### Work required
Produce an exact copy of the lines below, starting at the first and ending with the line containing "still stays readable.".
===== Data for this exercise
==> src/design/drb_map.svh <==
// drb_map.svh: offsets, bit positions, codes and reset values of the
// diagnostic record builder; assumes nothing beyond the preprocessor
`ifndef DRB_MAP_SVH
`define DRB_MAP_SVH

// byte index of each record byte; byte 0 sits in bits 7:0 of the word
`define DRB_OFS_SUMMARY        4'h0
`define DRB_OFS_CLASS_INFO     4'h1
`define DRB_OFS_SUPPLY_FLAG    4'h2
`define DRB_OFS_LOST_FLAG      4'h3
`define DRB_OFS_EXT_LOST_BASE  4'h8

// bit positions inside the 32-bit basic record
`define DRB_B0_MOD_FAIL        0
`define DRB_B0_INT_ERR         1
`define DRB_B0_EXT_ERR         2
`define DRB_B0_CHAN_ERR        3
`define DRB_B0_EXT_SUP_MISS    4
`define DRB_B1_CLASS_LSB       8
`define DRB_B1_CHAN_INFO       12
`define DRB_B2_INT_SUP_MISS    20
`define DRB_B3_LOST            30

// module class codes
`define DRB_CLASS_DIGITAL      4'hF
`define DRB_CLASS_FUNCTION     4'h8

// record sizes in bytes
`define DRB_REC0_BYTES         4
`define DRB_REC1_BYTES         16

// record set selectors of the read service
`define DRB_SET_BASIC          1'h0
`define DRB_SET_EXTENDED       1'h1

// reset values
`define DRB_RST_RECORD         32'h0000_0000
`define DRB_RST_BYTE           8'h00

`endif

==> src/design/drb_pkg.sv <==
// drb_pkg: types shared by the diagnostic record builder files
// assumes drb_map.svh is on the include path
package drb_pkg;
   // sequencer of the diagnostic handler calls
   typedef enum logic [0:0] {
      st_idle,
      st_call
   } drb_state_type;

   typedef logic [31:0] drb_record_type;
endpackage

==> src/design/drb_diag_record_builder.sv <==
// drb_diag_record_builder: diagnostic record builder of the I/O and
// function channels; tracks errors, calls the diagnostic handler,
// writes buffer entries and serves record reads.
// assumes software on the same clk and the module reset; fault inputs
// are pins and are synchronised here, all other inputs are synchronous.
//
// Functional notes
// - every diagnostic handler call writes one buffer entry with cause and module address.
// - with the diagnostic interrupt disabled the latest event still stays readable.
// - with the diagnostic function on, the basic record is loaded into local dword 8 on the same edge the call starts.
// - the read service also returns the extended record set 1.
// - after the handler exits the local dword 8 copy is dropped.
// - summary bit 0 flags lost interrupts, missing supplies and output overload.
// - summary bit 1 flags missing supplies and output overload.
// - summary bits 2, 3, 4 flag external, channel and external supply errors; 7:5 are zero.
// - byte 1 bits 3:0 hold the module class, bits 7:5 read zero.
// - byte 1 bit 4 flags channel information for lost interrupt, supply or overload.
// - byte 2 bit 4 flags a missing internal supply, all other bits are zero.
// - incoming byte 3 bit 6 flags a lost process interrupt, others are zero.
// - an outgoing message goes out only while the interrupt enable is still on.
// - the basic record layout is the same in every channel mode.
// - record set 1 is the four basic bytes plus twelve module bytes.
// - a repeat process event while its handler runs raises a diagnostic interrupt.
`include "drb_map.svh"
module drb_diag_record_builder
   import drb_pkg::*;
#(
   parameter int       NUM_EVENTS    = 32,
   parameter int       EVENT_ID_W    = 5,
   parameter logic [6:0] CHAN_TYPE   = 7'h70,
   parameter logic [7:0] DIAG_BITS   = 8'h08,
   parameter logic [7:0] NUM_CHANNELS = 8'h08
) (
   // clock and reset
   input  wire logic                  clk,
   input  wire logic                  reset_n,
   // configuration
   input  wire logic                  diag_int_enable,
   input  wire logic                  diag_function_enable,
   input  wire logic                  function_module,
   input  wire logic                  more_chan_types,
   input  wire logic [15:0]           module_address,
   // fault pins
   input  wire logic                  input_supply_group_missing,
   input  wire logic                  output_supply_missing,
   input  wire logic                  output_overload,
   input  wire logic                  external_error,
   input  wire logic                  channel_error,
   input  wire logic                  external_supply_missing,
   // process events
   input  wire logic                  proc_event,
   input  wire logic [EVENT_ID_W-1:0] proc_event_id,
   input  wire logic                  process_event_handler_busy,
   // diagnostic handler
   output logic                       diag_call_ff,
   output logic                       diag_outgoing_ff,
   output logic [31:0]                diag_local_dword8_ff,
   input  wire logic                  diag_handler_done,
   // diagnostic buffer
   output logic                       buf_entry_valid_ff,
   output logic                       buf_entry_outgoing_ff,
   output logic [7:0]                 buf_entry_cause_ff,
   output logic [15:0]                buf_entry_addr_ff,
   // record read service
   input  wire logic                  rd_req,
   input  wire logic                  rd_set,
   input  wire logic [3:0]            rd_index,
   output logic                       rd_valid_ff,
   output logic [7:0]                 rd_data_ff
);
   localparam int NUM_FAULTS = 6;

   // reset release
   logic rst_s1_ff;
   logic rst_s2_ff;
   logic rst_n;

   always_ff @(posedge clk or negedge reset_n) begin
      if (!reset_n) begin
         rst_s1_ff <= 1'b0;
         rst_s2_ff <= 1'b0;
      end else begin
         rst_s1_ff <= 1'b1;
         rst_s2_ff <= rst_s1_ff;
      end
   end
   assign rst_n = rst_s2_ff;

   // fault pins
   logic [NUM_FAULTS-1:0] fault_pins;
   logic [NUM_FAULTS-1:0] fault_lvl;

   assign fault_pins = {external_supply_missing, channel_error,
                        external_error, output_overload,
                        output_supply_missing, input_supply_group_missing};

   drb_sync #(
      .WIDTH (NUM_FAULTS)
   ) u_fault_sync (
      .clk       (clk),
      .reset_n   (rst_n),
      .async_in  (fault_pins),
      .level_out (fault_lvl)
   );

   // process event supervision
   logic [NUM_EVENTS-1:0] serving_ff;
   logic [NUM_EVENTS-1:0] lost_bits_ff;
   logic                  busy_prev_ff;
   logic [NUM_EVENTS-1:0] event_onehot;
   logic                  handler_end;
   logic [NUM_EVENTS-1:0] lost_set;
   logic [NUM_EVENTS-1:0] nxt_serving;
   logic [NUM_EVENTS-1:0] nxt_lost_bits;

   assign event_onehot = proc_event ?
      (NUM_EVENTS'(1) << proc_event_id) : '0;
   assign handler_end  = busy_prev_ff & ~process_event_handler_busy;
   assign lost_set     = event_onehot & serving_ff &
                         {NUM_EVENTS{process_event_handler_busy}};
   // the handler finishing releases served events; a new one still lands
   assign nxt_serving  = (handler_end ? '0 : serving_ff) | event_onehot;
   assign nxt_lost_bits = (handler_end ? '0 : lost_bits_ff) | lost_set;

   always_ff @(posedge clk or negedge rst_n) begin
      if (!rst_n) begin
         serving_ff   <= '0;
         lost_bits_ff <= '0;
         busy_prev_ff <= 1'b0;
      end else begin
         serving_ff   <= nxt_serving;
         lost_bits_ff <= nxt_lost_bits;
         busy_prev_ff <= process_event_handler_busy;
      end
   end

   // error condition tracking
   logic [NUM_FAULTS:0] cond;
   logic [NUM_FAULTS:0] cond_prev_ff;
   logic                new_err;
   logic                all_clear;
   logic [NUM_FAULTS:0] fmt_cond;
   logic [3:0]          class_code;
   logic [31:0]         fmt_record;

   assign cond       = {|lost_bits_ff, fault_lvl};
   assign new_err    = |(cond & ~cond_prev_ff);
   assign all_clear  = ~|cond & |cond_prev_ff;
   // the outgoing record describes the errors that just went away
   assign fmt_cond   = all_clear ? cond_prev_ff : cond;
   assign class_code = function_module ? `DRB_CLASS_FUNCTION
                                       : `DRB_CLASS_DIGITAL;

   always_ff @(posedge clk or negedge rst_n) begin
      if (!rst_n) begin
         cond_prev_ff <= '0;
      end else begin
         cond_prev_ff <= cond;
      end
   end

   drb_record_format u_format (
      .class_code   (class_code),
      .lost         (fmt_cond[6]),
      .in_sup_miss  (fmt_cond[0]),
      .out_sup_miss (fmt_cond[1]),
      .overload     (fmt_cond[2]),
      .ext_err      (fmt_cond[3]),
      .chan_err     (fmt_cond[4]),
      .ext_sup_miss (fmt_cond[5]),
      .outgoing     (all_clear),
      .record       (fmt_record)
   );

   // latest event, kept whether or not the interrupt is enabled
   logic [31:0]           rec_last_ff;
   logic [NUM_EVENTS-1:0] lost_last_ff;
   logic                  any_event;

   assign any_event = new_err | all_clear;

   always_ff @(posedge clk or negedge rst_n) begin
      if (!rst_n) begin
         rec_last_ff  <= `DRB_RST_RECORD;
         lost_last_ff <= '0;
      end else if (any_event) begin
         rec_last_ff  <= fmt_record;
         lost_last_ff <= all_clear ? '0 : lost_bits_ff;
      end
   end

   // pending handler calls
   logic        in_pend_ff;
   logic        out_pend_ff;
   logic [31:0] in_rec_ff;
   logic [31:0] out_rec_ff;
   logic        launch_in;
   logic        launch_out;
   logic        in_set;
   logic        out_set;
   logic        nxt_in_pend;
   logic        nxt_out_pend;
   drb_state_type state_ff;
   drb_state_type nxt_state;

   assign in_set     = new_err & diag_int_enable;
   assign out_set    = all_clear & diag_int_enable;
   // incoming calls go first; disabling drops what still waits
   assign launch_in  = (state_ff == st_idle) & in_pend_ff &
                       diag_int_enable;
   assign launch_out = (state_ff == st_idle) & ~in_pend_ff &
                       out_pend_ff & diag_int_enable;
   // a new event in the launch cycle survives the launch
   assign nxt_in_pend  = (in_pend_ff & ~launch_in & diag_int_enable) |
                         in_set;
   assign nxt_out_pend = (out_pend_ff & ~launch_out & diag_int_enable) |
                         out_set;

   always_ff @(posedge clk or negedge rst_n) begin
      if (!rst_n) begin
         in_pend_ff  <= 1'b0;
         out_pend_ff <= 1'b0;
         in_rec_ff   <= `DRB_RST_RECORD;
         out_rec_ff  <= `DRB_RST_RECORD;
      end else begin
         in_pend_ff  <= nxt_in_pend;
         out_pend_ff <= nxt_out_pend;
         if (in_set) begin
            in_rec_ff <= fmt_record;
         end
         if (out_set) begin
            out_rec_ff <= fmt_record;
         end
      end
   end

   // handler sequencer
   logic        launch;
   logic [31:0] launch_rec;
   logic        call_end;

   assign launch     = launch_in | launch_out;
   assign launch_rec = launch_in ? in_rec_ff : out_rec_ff;
   assign call_end   = (state_ff == st_call) & diag_handler_done;

   always_comb begin
      nxt_state = state_ff;
      unique case (state_ff)
         st_idle: begin
            if (launch) begin
               nxt_state = st_call;
            end
         end
         st_call: begin
            if (diag_handler_done) begin
               nxt_state = st_idle;
            end
         end
      endcase
   end

   always_ff @(posedge clk or negedge rst_n) begin
      if (!rst_n) begin
         state_ff <= st_idle;
      end else begin
         state_ff <= nxt_state;
      end
   end

   // handler outputs
   logic [31:0] nxt_dword8;

   // record in dword 8 at call
   assign nxt_dword8 = (launch & diag_function_enable) ? launch_rec :
                       call_end ? `DRB_RST_RECORD : diag_local_dword8_ff;

   always_ff @(posedge clk or negedge rst_n) begin
      if (!rst_n) begin
         diag_call_ff         <= 1'b0;
         diag_outgoing_ff     <= 1'b0;
         diag_local_dword8_ff <= `DRB_RST_RECORD;
      end else begin
         diag_local_dword8_ff <= nxt_dword8;
         if (launch) begin
            diag_call_ff     <= 1'b1;
            diag_outgoing_ff <= launch_out;
         end else if (call_end) begin
            diag_call_ff     <= 1'b0;
         end
      end
   end

   // diagnostic buffer entry
   // one entry per call
   always_ff @(posedge clk or negedge rst_n) begin
      if (!rst_n) begin
         buf_entry_valid_ff    <= 1'b0;
         buf_entry_outgoing_ff <= 1'b0;
         buf_entry_cause_ff    <= `DRB_RST_BYTE;
         buf_entry_addr_ff     <= 16'h0000;
      end else begin
         buf_entry_valid_ff <= launch;
         if (launch) begin
            buf_entry_outgoing_ff <= launch_out;
            buf_entry_cause_ff    <= launch_rec[7:0];
            buf_entry_addr_ff     <= module_address;
         end
      end
   end

   // extended record
   logic [3:0]                 grp_err;
   logic [`DRB_REC1_BYTES*8-1:0] rec1_vec;
   logic [7:0]                 rec1_byte;
   logic [7:0]                 rec0_byte;
   logic [7:0]                 rd_byte;
   logic [NUM_EVENTS-1:0]      lost_word;

   // group error flags, one per byte of lost events
   for (genvar g = 0; g < 4; g++) begin : g_grp
      assign grp_err[g] = |lost_word[g*8 +: 8];
   end

   assign lost_word = lost_last_ff;

   // four basic bytes then twelve module bytes
   assign rec1_vec = {32'h0000_0000,
                      lost_word,
                      {4'h0, grp_err},
                      NUM_CHANNELS,
                      DIAG_BITS,
                      {more_chan_types, CHAN_TYPE},
                      rec_last_ff};

   assign rec1_byte = rec1_vec[rd_index*8 +: 8];
   // basic set reads zero beyond its four bytes
   assign rec0_byte = (rd_index < 4'(`DRB_REC0_BYTES)) ?
                      rec_last_ff[rd_index[1:0]*8 +: 8] : `DRB_RST_BYTE;
   assign rd_byte   = (rd_set == `DRB_SET_EXTENDED) ? rec1_byte
                                                    : rec0_byte;

   // record read service
   always_ff @(posedge clk or negedge rst_n) begin
      if (!rst_n) begin
         rd_valid_ff <= 1'b0;
         rd_data_ff  <= `DRB_RST_BYTE;
      end else begin
         rd_valid_ff <= rd_req;
         if (rd_req) begin
            rd_data_ff <= rd_byte;
         end
      end
   end
endmodule

==> src/design/drb_sync.sv <==
// drb_sync: three-flop synchroniser for asynchronous levels
// assumes reset_n is already synchronous to clk
module drb_sync #(
   parameter int WIDTH = 1
) (
   // clock and reset
   input  wire logic             clk,
   input  wire logic             reset_n,
   // levels
   input  wire logic [WIDTH-1:0] async_in,
   output logic      [WIDTH-1:0] level_out
);
   logic [WIDTH-1:0] s1_ff;
   logic [WIDTH-1:0] s2_ff;
   logic [WIDTH-1:0] s3_ff;
   logic [WIDTH-1:0] agree;
   logic [WIDTH-1:0] nxt_level;

   // a bit only moves once stages two and three agree
   assign agree     = ~(s2_ff ^ s3_ff);
   assign nxt_level = (agree & s3_ff) | (~agree & level_out);

   always_ff @(posedge clk or negedge reset_n) begin
      if (!reset_n) begin
         s1_ff     <= '0;
         s2_ff     <= '0;
         s3_ff     <= '0;
         level_out <= '0;
      end else begin
         s1_ff     <= async_in;
         s2_ff     <= s1_ff;
         s3_ff     <= s2_ff;
         level_out <= nxt_level;
      end
   end
endmodule

==> src/design/drb_record_format.sv <==
// drb_record_format: builds the four bytes of the basic record
// assumes error levels are already synchronous to clk
`include "drb_map.svh"
module drb_record_format (
   // module class, error causes and direction
   input  wire logic [3:0] class_code,
   input  wire logic       lost,
   input  wire logic       in_sup_miss,
   input  wire logic       out_sup_miss,
   input  wire logic       overload,
   input  wire logic       ext_err,
   input  wire logic       chan_err,
   input  wire logic       ext_sup_miss,
   input  wire logic       outgoing,
   // record
   output logic [31:0]     record
);
   logic sup_miss;
   logic internal;
   logic chan_info;

   assign sup_miss  = in_sup_miss | out_sup_miss;
   assign internal  = sup_miss | overload;
   assign chan_info = lost | internal;

   always_comb begin
      record = `DRB_RST_RECORD;
      record[`DRB_B0_MOD_FAIL]     = lost | internal;
      record[`DRB_B0_INT_ERR]      = internal;
      record[`DRB_B0_EXT_ERR]      = ext_err;
      record[`DRB_B0_CHAN_ERR]     = chan_err;
      record[`DRB_B0_EXT_SUP_MISS] = ext_sup_miss;
      record[`DRB_B1_CLASS_LSB +: 4] = class_code;
      record[`DRB_B1_CHAN_INFO]    = chan_info;
      record[`DRB_B2_INT_SUP_MISS] = sup_miss;
      record[`DRB_B3_LOST]         = lost & ~outgoing;
   end
endmodule

==> config.mk <==
export PLATFORM = sky130hd
export DESIGN_NAME = drb_diag_record_builder
export DESIGN_NICKNAME = d
export VERILOG_FILES = /design/src/design/drb_pkg.sv /design/src/design/drb_diag_record_builder.sv /design/src/design/drb_sync.sv /design/src/design/drb_record_format.sv
export VERILOG_INCLUDE_DIRS = /design/src /design/src/design
export SDC_FILE = /design/constraint.sdc
export NUM_CORES = 1
export LEC_CHECK = 0
export BUFFER_PORTS_ARGS = -buffer_cell sky130_fd_sc_hd__buf_2
export CELL_PAD_IN_SITES_DETAIL_PLACEMENT = 0
export CELL_PAD_IN_SITES_GLOBAL_PLACEMENT = 1
export CORE_MARGIN = 5
export CORE_UTILIZATION = 40
export DETAILED_ROUTE_END_ITERATION = 8
export PLACE_DENSITY_LB_ADDON = 0.1
export REMOVE_ABC_BUFFERS = 1
export SETUP_SLACK_MARGIN = 0.15
export SYNTH_ARGS = -nofsm -noshare
export SYNTH_HDL_FRONTEND = slang
export SYNTH_SLANG_ARGS = --single-unit
==> constraint.sdc <==
create_clock -name clk -period 9.55 [get_ports clk]
set_input_delay 0.955 -clock clk [delete_from_list [all_inputs] [get_ports clk]]
set_output_delay 0.955 -clock clk [all_outputs]
set_load 0.05 [all_outputs]
==> metrics.md <==
| Metric | Value |
|---|---|
| Tot GR Track Use | `16.0%` |
| Core Util, Final | `46.8%` |
| Largest family of logic cells by synthesized area | `compound AO/OA/AOI/OAI gates` |
| Core region area | `0.0208 sq mm` |
| Pleak | `4.53 nW` |
| Port bufs | `87` |
| First-pass GRT wire length | `31.8 mm` |
| Class of the worst hold path | `input port to asynchronous set/reset pin` |
| Placer Congestion | `0.797` |
| Via count | `5812` |
| Final antenna-violating net count | `0` |
| Mux contribution to synthesized area | `6.21%` |
| Post-Synth Simple-Gate Area | `11.7%` |
| Clk_skew | `0.0159 ns` |
| Status | `finished, final reports clean` |
| CP max FO | `29` |
| Synth Area in Compound Gates | `15.9%` |
| Diode count | `0` |
| Fraction of registers with async set/reset | `100%` |
| Seq/Total Area, Yosys | `60.4%` |
| Slew at the pin closest to its max-slew limit | `1.22 ns` |
| Die footprint | `0.0239 sq mm` |
| Slowest-stage cell, CP | `o21ai_2` |
| Clk sinks | `202` |
| Power Dens Cells | `239 mW/mm^2` |
| Hold-fix buffers, CTS | `0` |
| Hold Vio Cnt, Final | `0` |
| NumNets Final | `847` |
| Max clock buf depth | `3` |
| Clock Latency Late Sink | `0.51 ns` |
| Startpoint Class | `flip-flop` |
| Core Rows | `53` |
| Worst reg2reg path endpoint | `diag_local_dword8_ff[12]` |
| Distinct cells, synth | `53` |
| Setup TNS | `0 ns` |
| Number of global-route vias before repair | `5935` |
| Crit. End Element | `flip-flop` |
| Top FF cell, synth | `dfrtp_1` |
| Final cell area excluding filler cells | `0.00975 sq mm` |
| Post-CTS setup buffers | `0` |
| Clock transition at path regs | `0.06 ns` |
| CTS buffer count | `23` |
| EDFF count, synth | `0` |
| Tot Pwr | `0.00233 W` |
| Crit path required time | `9.96 ns` |
| Max stage delay on crit path | `0.82 ns` |
| Critical path data arrival time | `3.49 ns` |
| Initial DRC count | `358` |
| Reg2Reg Depth | `5` |
| Clock Root Buffer | `clkbuf_16` |
| Initial Util | `40.2%` |
| Layout area overhead | `16.5%` |
| XOR/XNOR share of the synthesized area | `0%` |
| CTS tree | `built` |
| Max-slew violation count | `0` |
| Post-Synth Adder-Cell Area | `0.718%` |
| Post-Syn Area | `0.00836 sq mm` |
| Initial antenna violation count | `0` |
| H-tree levels | `1` |
| Crit-path cells | `o21ai_2 -> clkinv_1 -> nand2_1 -> and2_1 -> o2bb2ai_1` |
| Slew HR | `18.8%` |
| Initial DRT Pass Iterations | `5` |
| Die Span Y | `155 um` |
| Wire length per cell | `17.5 um` |
| Max Freq | `325 MHz` |
| Area post-placement | `0.00892 sq mm` |
| Post-layout min period | `3.08 ns` |
| Ports | `111` |
| R2r startpoint | `in_pend_ff` |
| Crit path kind | `flip-flop to flip-flop` |
| Post-Syn Instances | `732` |
| Routed wire length | `19.2 mm` |
| Pin count of the biggest net entering global routing | `69` |
| Yosys reg bits | `202` |
| CTS resizes | `0` |
| Grt ovf | `0` |
| Via density | `5.30` |
| Setup violators final | `0` |
| Share of cells above drive strength 1 | `20.2%` |
| RSZ-0062 raised after global routing | `false` |
| Ys Warns | `0` |
| DP HPWL | `13.6 mm` |
| R2R Setup Slk | `6.47 ns` |
| Tcrit/Tclk final | `32.3%` |
| Worst vdd ir | `105 uV` |
| DRC | `0` |
| Post-Syn Area per Cell | `11.4 sq um` |
| Die Wd | `155 um` |
| Maxcap violations | `0` |
[worst max-delay path: cells and delay by family, from the launching register on]
| kind | cells | cell delay [ns] |
|---|---|---|
| and+or+nand+nor | 2 | 0.87 |
| AOI/OAI and AO/OA | 2 | 0.98 |
| DFF | 1 | 0.42 |
| buffers and inverters | 1 | 0.72 |
[synthesized netlist by cell type, types with 3 or more instances]
| cell | instances | area [sq um] |
|---|---|---|
| mux2_2 | 15 | 169 |
| nor4_1 | 16 | 100 |
| maj3_1 | 6 | 60.1 |
| buf_1 | 6 | 22.5 |
| o22ai_1 | 3 | 18.8 |
| mux4_2 | 8 | 180 |
| nand2b_1 | 16 | 100 |
| and2_1 | 5 | 31.3 |
| a2bb2oi_1 | 3 | 26.3 |
| o31ai_1 | 3 | 22.5 |
| nor2_1 | 23 | 86.3 |
| inv_1 | 12 | 45.0 |
| nand4_1 | 3 | 18.8 |
| a21o_1 | 3 | 22.5 |
| nor3b_1 | 3 | 22.5 |
| a22o_1 | 21 | 184 |
| mux2i_1 | 17 | 170 |
| nand2_1 | 113 | 424 |
| buf_4 | 27 | 203 |
| buf_2 | 3 | 15.0 |
| o21ai_0 | 88 | 440 |
| nand3_1 | 6 | 30.0 |
| clkbuf_1 | 29 | 109 |
| nand3b_1 | 3 | 22.5 |
| o2bb2ai_1 | 9 | 78.8 |
| a21oi_1 | 16 | 80.1 |
| a32o_1 | 32 | 320 |
| dfrtp_1 | 202 | 5050 |
| nor3_1 | 6 | 30.0 |
| o221ai_1 | 3 | 26.3 |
==========
### Task solution
==> src/design/drb_map.svh <==
// drb_map.svh: offsets, bit positions, codes and reset values of the
// diagnostic record builder; assumes nothing beyond the preprocessor
`ifndef DRB_MAP_SVH
`define DRB_MAP_SVH

// byte index of each record byte; byte 0 sits in bits 7:0 of the word
`define DRB_OFS_SUMMARY        4'h0
`define DRB_OFS_CLASS_INFO     4'h1
`define DRB_OFS_SUPPLY_FLAG    4'h2
`define DRB_OFS_LOST_FLAG      4'h3
`define DRB_OFS_EXT_LOST_BASE  4'h8

// bit positions inside the 32-bit basic record
`define DRB_B0_MOD_FAIL        0
`define DRB_B0_INT_ERR         1
`define DRB_B0_EXT_ERR         2
`define DRB_B0_CHAN_ERR        3
`define DRB_B0_EXT_SUP_MISS    4
`define DRB_B1_CLASS_LSB       8
`define DRB_B1_CHAN_INFO       12
`define DRB_B2_INT_SUP_MISS    20
`define DRB_B3_LOST            30

// module class codes
`define DRB_CLASS_DIGITAL      4'hF
`define DRB_CLASS_FUNCTION     4'h8

// record sizes in bytes
`define DRB_REC0_BYTES         4
`define DRB_REC1_BYTES         16

// record set selectors of the read service
`define DRB_SET_BASIC          1'h0
`define DRB_SET_EXTENDED       1'h1

// reset values
`define DRB_RST_RECORD         32'h0000_0000
`define DRB_RST_BYTE           8'h00

`endif

==> src/design/drb_pkg.sv <==
// drb_pkg: types shared by the diagnostic record builder files
// assumes drb_map.svh is on the include path
package drb_pkg;
   // sequencer of the diagnostic handler calls
   typedef enum logic [0:0] {
      st_idle,
      st_call
   } drb_state_type;

   typedef logic [31:0] drb_record_type;
endpackage

==> src/design/drb_diag_record_builder.sv <==
// drb_diag_record_builder: diagnostic record builder of the I/O and
// function channels; tracks errors, calls the diagnostic handler,
// writes buffer entries and serves record reads.
// assumes software on the same clk and the module reset; fault inputs
// are pins and are synchronised here, all other inputs are synchronous.
//
// Functional notes
// - every diagnostic handler call writes one buffer entry with cause and module address.
// - with the diagnostic interrupt disabled the latest event still stays readable.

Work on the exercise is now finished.